What Do I Do? I Caught My Son Looking at Online Pornography

How to have the awkward but inevitable conversation with your teen about sex and sexuality

So, you just found out your son has been looking at online porn, and you want to know what to do. You might even be freaking out a little.

As I say in my book Spare me 'The Talk'!, porn does not turn men into perverts or rapists any more than showing straight porn to gay people makes them straight. However, media does impact the ways that we look at (and operate in) the world. Viewing pornography on a regular basis can have harmful and damaging effects — especially during adolescence when we are forming who we are and what we are aroused by.

But don't worry. The tips below will help you have the awkward but inevitable conversation with your teen about sex, sexuality and online porography. You can do this.

What not to do

1. Ignore it. We don’t like thinking of our children as sexual creatures any more then they like thinking that of us. But they are.

2. Shame him. Sexual curiosity (especially in early adolescence) can trump judgment, fear, rules and even religious mores. We live in a world in which answers to any question are only a couple of keyboard clicks away—this is no different for them. Plus, many kids’ first exposure to pornography is accidental.

3. Fall into the "I-looked-at-porn-and-I-turned-out-OK” trap.  The word "pornography" means something completely different than it did even just a generation ago. Online porn is graphic, moving HD images (of things that should never, ever be HD).

4. Freak yourself out if their Internet history contains something scandalous, shocking or upsetting to you. We are all susceptible to falling into “YouTube holes” (or “Pinterest holes” or “Amazon holes” etc.). Our kids are even more susceptible to this, and it happens with porn as well.  Their browser history may not be indicitive of their actual sexual interests.

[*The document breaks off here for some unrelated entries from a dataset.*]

Background: an optimization exercise with open tools, aiming at small area and a short achievable clock period. Do not read the settings as production practice.
In this exercise RTL edits were held to simulation tests only and were not proved equivalent to the original.
No activity file was given, so power comes from the tool's default toggle rates.

==> flow/design.v (excerpt) <==
module multicycle_mem_ctrl
#(
   parameter int                DATA_W      = 32,
   parameter int                ADDR_W      = 32,
   parameter int                DEPTH_WORDS = 64,
   parameter int                WAIT_STATES = 2,
   parameter                    MEM_INIT    = "",
   parameter logic [ADDR_W-1:0] MMIO_ADDR   = 32'h0000_0100
) (
   input  logic                clk,
   input  logic                reset,
   input  logic                req,
   input  logic                we,
   input  logic [ADDR_W-1:0]   addr,
   input  logic [DATA_W-1:0]   wdata,
   input  logic [DATA_W/8-1:0] be,
   output logic [DATA_W-1:0]   rdata,
   output logic                ready,
   output logic                err,
   output logic [DATA_W-1:0]   WriteData,
   output logic [ADDR_W-1:0]   DataAdr,
   output logic                MemWrite,
   output logic [DATA_W-1:0]   mmio_out
);
   localparam int NB  = DATA_W / 8;
   localparam int BLG = (NB > 1) ? $clog2(NB) : 0;
   localparam int AW  = (DEPTH_WORDS > 1) ? $clog2(DEPTH_WORDS) : 1;
   localparam int NR  = DEPTH_WORDS / 4;
   localparam bit MMIO_EN = 1'b1;
   logic              b1, b2, b3, idle, accept;
   logic              we_q, bad_q, hit_q;
   logic [AW-1:0]     widx_q;
   logic [DATA_W-1:0] wdata_q;
   logic [NB-1:0]     be_q;
   logic              hit_d, bad_d;
   assign hit_d  = MMIO_EN && (addr == MMIO_ADDR);
  ...
For scale: roughly 4,200 cells after synthesis, ~2,300 flip-flops, about 62,000 um2 of cells after synthesis.
clock: 4.0 ns
lec_check: 0
cap_margin: 20
core_margin: 2
core_utilization: 50
cts_buf_list: sky130_fd_sc_hd__clkbuf_8 sky130_fd_sc_hd__clkbuf_16
cts_cluster_diameter: 100
cts_cluster_size: 25
setup_slack_margin: 2.1
slew_margin: 20
tns_end_percent: 10
run.sh (not shown) runs the stock make flow with config.mk's settings and CLKGATE_MAP_FILE= SYNTH_SCRIPT=/design/flow/synth_recipe.tcl, a recipe that flattens the netlist after the stock synthesis.
The baseline produced a clean layout.
==> next run, changes <==
Settings changed: CTS_BUF_LIST sky130_fd_sc_hd__clkbuf_8 sky130_fd_sc_hd__clkbuf_16 to unset, SETUP_SLACK_MARGIN 2.1 to 2.2, TNS_END_PERCENT 10 to 3.
- sequential power barely changes
- final cell count stays flat
- synthesized cell count does not change
- die area is unchanged
==> next run, changes <==
Settings changed: SETUP_SLACK_MARGIN 2.2 to 2.1, TNS_END_PERCENT 3 to 10.
=>
- The changed run finished with timing, DRC and antenna clean
- worst hold slack barely changes
- register-to-register slack gains 0.05 ns
- worst setup slack gains 0.044 ns
- die area stays the same
- total power climbs slightly
- non-clock buffer count drops by 14
- wire length climbs slightly
==> next run, changes <==
==> flow/flow/run.sh (new file) <==
#!/bin/bash
# Standard layout, with the port buffers made from plain buffers instead
# of the delay cells buffer_ports picks by default.
set -euo pipefail
export BUFFER_PORTS_ARGS="-buffer_cell sky130_fd_sc_hd__buf_2"
bash standard.sh > standard_flow.log 2>&1
==> flow/standard.sh (new file) <==
#!/bin/bash
# synth_recipe.tcl (not shown) runs the flow's synth.tcl, then flattens the netlist and writes it again
# the make line also repeats each setting of config.mk as NAME=value (left out here)
make -C /OpenROAD-flow-scripts/flow DESIGN_CONFIG=/design/flow/config.mk WORK_HOME=/design/flow/orfs CLKGATE_MAP_FILE= SYNTH_SCRIPT=/design/flow/synth_recipe.tcl "${@:-finish}"
Settings changed: TNS_END_PERCENT 10 to unset.
removed: flow/run.sh
After rerunning:
- worst hold slack loses 0.069 ns
- register-to-register slack loses 0.02 ns
- synthesized area stays the same
- maximum frequency shrinks by 0.41%
- combinational power shrinks by about 3%
- via count grows by 2.1%
- clock-buffer cell count shrinks by 4
- first-iteration DRC count shrinks by 7.1%
- total power hardly moves


Starting RTL as in the previous note.
Design multicycle_mem_ctrl, start of the top module:
module multicycle_mem_ctrl
#(
   parameter int                DATA_W      = 32,
   parameter int                ADDR_W      = 32,
   parameter int                DEPTH_WORDS = 64,
   parameter int                WAIT_STATES = 2,
   parameter                    MEM_INIT    = "",
   parameter logic [ADDR_W-1:0] MMIO_ADDR   = 32'h0000_0100
) (
   input  logic                clk,
   input  logic                reset,
   input  logic                req,
   input  logic                we,
   input  logic [ADDR_W-1:0]   addr,
   input  logic [DATA_W-1:0]   wdata,
   input  logic [DATA_W/8-1:0] be,
   output logic [DATA_W-1:0]   rdata,
   output logic                ready,
   output logic                err,
   output logic [DATA_W-1:0]   WriteData,
   output logic [ADDR_W-1:0]   DataAdr,
   output logic                MemWrite,
   output logic [DATA_W-1:0]   mmio_out
);
   localparam int NB  = DATA_W / 8;
   localparam int BLG = (NB > 1) ? $clog2(NB) : 0;
   localparam int AW  = (DEPTH_WORDS > 1) ? $clog2(DEPTH_WORDS) : 1;
   localparam int NR  = DEPTH_WORDS / 4;
   localparam bit MMIO_EN = 1'b1;
   logic              b1, b2, b3, idle, accept;
   logic              we_q, bad_q, hit_q;
   logic [AW-1:0]     widx_q;
   logic [DATA_W-1:0] wdata_q;
   logic [NB-1:0]     be_q;
   logic              hit_d, bad_d;
   assign hit_d  = MMIO_EN && (addr == MMIO_ADDR);
   assign bad_d  = (addr[BLG-1:0] != '0) || ((addr[ADDR_W-1:AW+BLG] != '0) && !hit_d);
   assign accept = idle && req;
   always_ff @(posedge clk) begin
      if (!reset) begin
         b1   <= 1'b0;
         b2   <= 1'b0;
         b3   <= 1'b0;
         idle <= 1'b1;
      end else begin
         b1   <= accept;
         b2   <= b1;
         b3   <= b2;
         idle <= !accept && !b1 && !b2;
      end
   end
   always_ff @(posedge clk) begin
      if (accept) begin
         we_q    <= we;
         bad_q   <= bad_d;
         hit_q   <= hit_d;
         widx_q  <= addr[AW+BLG-1:BLG];
         wdata_q <= wdata;
         be_q    <= be;
      end
   end
   logic [1:0]        ph;           
   logic [DATA_W-1:0] wbuf;         
  ...
Settings: LEC_CHECK=0, ABC_CLOCK_PERIOD_IN_PS=2000, CAP_MARGIN=20, CORE_MARGIN=2, CORE_UTILIZATION=50, CTS_CLUSTER_DIAMETER=100, CTS_CLUSTER_SIZE=25, SETUP_SLACK_MARGIN=2.1, SLEW_MARGIN=20, TNS_END_PERCENT=10; clock period 4.0 ns.
Stock flow here: none of the scripts above is used.
Then changed:
--- a/flow/config.mk
+++ b/flow/config.mk
@@ -6,8 +6,7 @@
 export NUM_CORES = 4
 export LEC_CHECK = 0
-export ABC_CLOCK_PERIOD_IN_PS = 2000
 export CAP_MARGIN = 20
 export CORE_MARGIN = 2
-export CORE_UTILIZATION = 50
+export CORE_UTILIZATION = 60
 export CTS_CLUSTER_DIAMETER = 100
 export CTS_CLUSTER_SIZE = 25
After rerunning:
- clock-buffer cell count rises by 1
- routed wire length came out higher slightly
- via count grows slightly
- final area came out higher slightly
- critical path depth came out higher by 5
- fmax hardly moves
Then changed:
--- a/flow/config.mk
+++ b/flow/config.mk
@@ -8,8 +8,8 @@
 export CAP_MARGIN = 20
 export CORE_MARGIN = 2
-export CORE_UTILIZATION = 60
+export CORE_UTILIZATION = 50
 export CTS_CLUSTER_DIAMETER = 100
 export CTS_CLUSTER_SIZE = 25
-export SETUP_SLACK_MARGIN = 2.1
+export SETUP_SLACK_MARGIN = 1.95
 export SLEW_MARGIN = 20
 export TNS_END_PERCENT = 10
After rerunning: Worst setup slack is worse by 0.14 ns; clock-buffer cell count goes down by 1; sequential share of layout area goes up by 1.1 points.

[static timing again, ports no longer ideal]
Ports are ideal in the flow. The routed layouts listed here were re-timed in OpenROAD.
Step 1 (the two cells are an assumption about what drives the block):
set clk [get_ports {clk}]
set_driving_cell -lib_cell sky130_fd_sc_hd__clkbuf_16 $clk
set_driving_cell -lib_cell sky130_fd_sc_hd__buf_2 [delete_from_list [all_inputs] $clk]
Step 2 times the ports against the registers' clock, not the clock port: input delays grow and output delays shrink by t, the midpoint of the rising clock arrivals with the driver on.
Three values: no drivers, after step 1, after step 2; two values: the first two.
run | t (ns) | setup WS [ns] | cell pins on the clock port's net
the first run of note 1 | 0.793 | 1.909 / 1.832 / 1.377 | 1
the second run of note 1 | 0.787 | 1.868 / 1.866 / 1.321 | 1
the third run of note 1 | 0.794 | 1.912 / 1.836 / 1.389 | 1
the fourth run of note 1 | 0.784 | 1.903 / 1.873 / 1.583 | 1
the first run of note 2 | 0.794 | 1.912 / 1.836 / 1.389 | 1
the second run of note 2 | 0.791 | 1.914 / 1.851 / 1.255 | 1
the third run of note 2 | 0.790 | 1.777 / 1.703 / 1.280 | 1
After both steps every run listed still meets setup and hold. For the second run of note 2, which loses most, drivers alone change the setup slack by -0.063 ns; drivers and shift together by -0.659 ns.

5. Set hardcore blocking software on their devices. It’s easy to not look at porn if you can't look at porn. But this runs the risk of either shunting their behavior into the secrecy category or having them go bananas once they are out of the nest. 

What you can do

1. Give them dependable, trusted resources to get their questions answered, so Google is not their only option. Books are great—there’s one by this guy named Jo...

2. Ask about their thoughts and beliefs and habits around porn use. Many parents are shocked to learn that the average age of porn exposure today is 10 or 11. Some of our kids may have been looking at porn for months or even years before we find out.

3. Monitor their behavior (rather than block it). Being able to look at inappropriate or unhealthy things but choosing not to is what we want. Knowing they are accountable for their behavior (and may have to have an awkward conversation about it), builds muscles of self-control and restraint. It’s the difference between raising a good kid, and raising a good grown-up. 

4. Make sure they know that monitoring is not about you not trusting them — it’s about them showing us they are trustworthy. And those are two different things. 

5. Make sure you child knows that porn is sexual, but that it is not sex.

Remember that communicating with your teen about porn is the best way to help them develop safe, healthy outlooks on sex and sexuality. However, you can always help communicate some of these issues to your kid with books when the conversation just gets too awkward.